In Vivo 2-Photon Imaging di calcio a livello 2 / 3 dei topi
Summary
Per capire le dinamiche della rete di microcircuiti nella neocorteccia, è essenziale per registrare contemporaneamente l'attività di un gran numero di neuroni. In vivo a due fotoni di imaging del calcio è l'unico metodo che permette di registrare l'attività di una densa popolazione neuronale con cella singola risoluzione.
Abstract
Per capire le dinamiche della rete di microcircuiti nella neocorteccia, è essenziale per registrare contemporaneamente l'attività di un gran numero di neuroni. In vivo a due fotoni di imaging del calcio è l'unico metodo che permette di registrare l'attività di una densa popolazione neuronale con cella singola risoluzione. Il metodo consiste nel impiantare una finestra del cranio di imaging, l'iniezione di un colorante fluorescente indicatore di calcio che può essere occupato da un gran numero di neuroni e, infine, registrare l'attività dei neuroni, con immagini di calcio lasso di tempo utilizzando un in-vivo due microscopio fotone.

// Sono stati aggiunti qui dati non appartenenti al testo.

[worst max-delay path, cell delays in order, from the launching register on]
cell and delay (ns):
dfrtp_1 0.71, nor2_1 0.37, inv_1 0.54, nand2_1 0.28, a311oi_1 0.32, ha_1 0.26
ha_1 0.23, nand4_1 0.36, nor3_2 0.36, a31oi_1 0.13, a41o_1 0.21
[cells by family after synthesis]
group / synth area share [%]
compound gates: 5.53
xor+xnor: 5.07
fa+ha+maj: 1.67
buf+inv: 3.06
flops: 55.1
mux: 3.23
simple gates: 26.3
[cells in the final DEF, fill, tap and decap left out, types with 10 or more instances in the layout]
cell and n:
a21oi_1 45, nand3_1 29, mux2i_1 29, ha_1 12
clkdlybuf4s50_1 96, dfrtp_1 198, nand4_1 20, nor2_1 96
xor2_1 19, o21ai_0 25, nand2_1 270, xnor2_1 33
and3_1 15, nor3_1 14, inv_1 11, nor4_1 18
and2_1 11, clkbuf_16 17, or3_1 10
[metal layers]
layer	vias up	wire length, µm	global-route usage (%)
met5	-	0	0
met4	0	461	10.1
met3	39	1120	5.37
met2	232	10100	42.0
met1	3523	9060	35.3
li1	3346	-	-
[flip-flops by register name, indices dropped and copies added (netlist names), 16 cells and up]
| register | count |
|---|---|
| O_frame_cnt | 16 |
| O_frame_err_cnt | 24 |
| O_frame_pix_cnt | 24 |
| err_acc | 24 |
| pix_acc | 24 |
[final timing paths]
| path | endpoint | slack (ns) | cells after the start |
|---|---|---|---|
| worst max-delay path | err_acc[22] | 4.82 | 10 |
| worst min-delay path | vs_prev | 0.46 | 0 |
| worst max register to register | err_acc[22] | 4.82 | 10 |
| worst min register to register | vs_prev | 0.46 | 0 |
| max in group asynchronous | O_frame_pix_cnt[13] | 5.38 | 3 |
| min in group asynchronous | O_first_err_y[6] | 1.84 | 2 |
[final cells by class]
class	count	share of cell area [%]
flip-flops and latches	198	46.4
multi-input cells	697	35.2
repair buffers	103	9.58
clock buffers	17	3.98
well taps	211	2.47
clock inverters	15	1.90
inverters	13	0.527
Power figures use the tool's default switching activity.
### src/rtl/fp_add_pkg.sv
// Shared constants and types for the round-robin float-adder arbiter.
package fp_add_pkg;

  localparam int FP_W        = 32;
  localparam int SIGN_BIT    = 31;
  localparam int EXP_MSB     = 30;
  localparam int EXP_LSB     = 23;
  localparam int MANT_MSB    = 22;
  localparam int MANT_LSB    = 0;

  localparam int DEF_N_REQ   = 4;
  localparam int DEF_ADD_LAT = 1;
  localparam int MAX_N_REQ   = 8;

  // Tag index is sized for the largest supported requester count.
  localparam int TAG_IDX_W   = $clog2(MAX_N_REQ);

  typedef struct packed {
    logic                 valid;
    logic [TAG_IDX_W-1:0] idx;
  } tag_t;

endpackage

### src/rtl/rr_picker.sv
// Combinational round-robin select: first eligible index at or after the pointer.
module rr_picker #(
  parameter int N  = 4,
  parameter int IW = $clog2(N)
) (
  input  logic [N-1:0]  i_eligible,
  input  logic [IW-1:0] i_ptr,
  output logic [N-1:0]  o_grant,
  output logic [IW-1:0] o_idx,
  output logic          o_any
);

  logic [IW:0] w_cand;

  // Candidates are visited ptr, ptr+1, ... with wrap at N, which need not be a power of two.
  always_comb begin
    o_grant = '0;
    o_idx   = '0;
    o_any   = 1'b0;
    w_cand  = '0;
    for (int k = 0; k < N; k++) begin
      w_cand = {1'b0, i_ptr} + (IW+1)'(k);
      if (w_cand >= (IW+1)'(N)) begin
        w_cand = w_cand - (IW+1)'(N);
      end
      if (!o_any && i_eligible[w_cand[IW-1:0]]) begin
        o_any                   = 1'b1;
        o_grant[w_cand[IW-1:0]] = 1'b1;
        o_idx                   = w_cand[IW-1:0];
      end
    end
  end

endmodule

Co-iniezione di astrociti specifici coloranti permette di differenziare i neuroni da astrociti. La tecnica può essere eseguita in topi che esprimono molecole fluorescenti in specifiche sottopopolazioni di neuroni per comprendere meglio le interazioni di rete dei vari gruppi di cellule.
Protocol
Discussion
Il vantaggio di questo metodo rispetto registrazioni elettrofisiologiche è che è meno invasivo e permette le registrazioni di attività nel fitto reti neuronali neuronali. Nel fare questa procedura s importante ricordarsi di prendere la massima cura quando si esegue la craniotomia non danneggiare la dura. Anche una piccola quantità di sanguinamento subdurale con molto oscuro l'imaging.
Acknowledgements
Vorremmo ringraziare Olga Garaschuk per le discussioni utili su come ottimizzare il caricamento di massa degli indicatori di calcio.
Materials
| Material Name | Type | Company | Catalogue Number | Comment |
|---|---|---|---|---|
| Oregon Green BAPTA1-AM | Reagent | Invitrogen | O-6807 | |
| Fluo 4- AM | Reagent | Invitrogen | F-14201 | |
| Sulforhodamine 101 | Reagent | Invitrogen | S-359 | |
| Pluronic F-127 in DMSO | Reagent | Invitrogen | P-3000MP | |
| Centrifugal Filter (0.45 micron) | Reagent | Millipore | UFC3 0HV 0S |
References
- Garaschuk, O., Milos, R. I., Konnerth, A. Targeted bulk-loading of fluorescent indicators for two-photon brain imaging in vivo. Nat Protoc. 1, (2006).
- Stosiek, C., Garaschuk, O., Holthoff, K., Konnerth, A. In-vivo two-photon calcium imaging of neuronal networks. Proc Natl Acad Sci USA. 100, 7319-7324 (2003).
- Pologruto, T. A., Sabatini, B. L., Svoboda, K. ScanImage: flexible software for operating laser scanning microscopes. Biomed Eng Online 2:13. Biomed Eng Online. 2, (2003).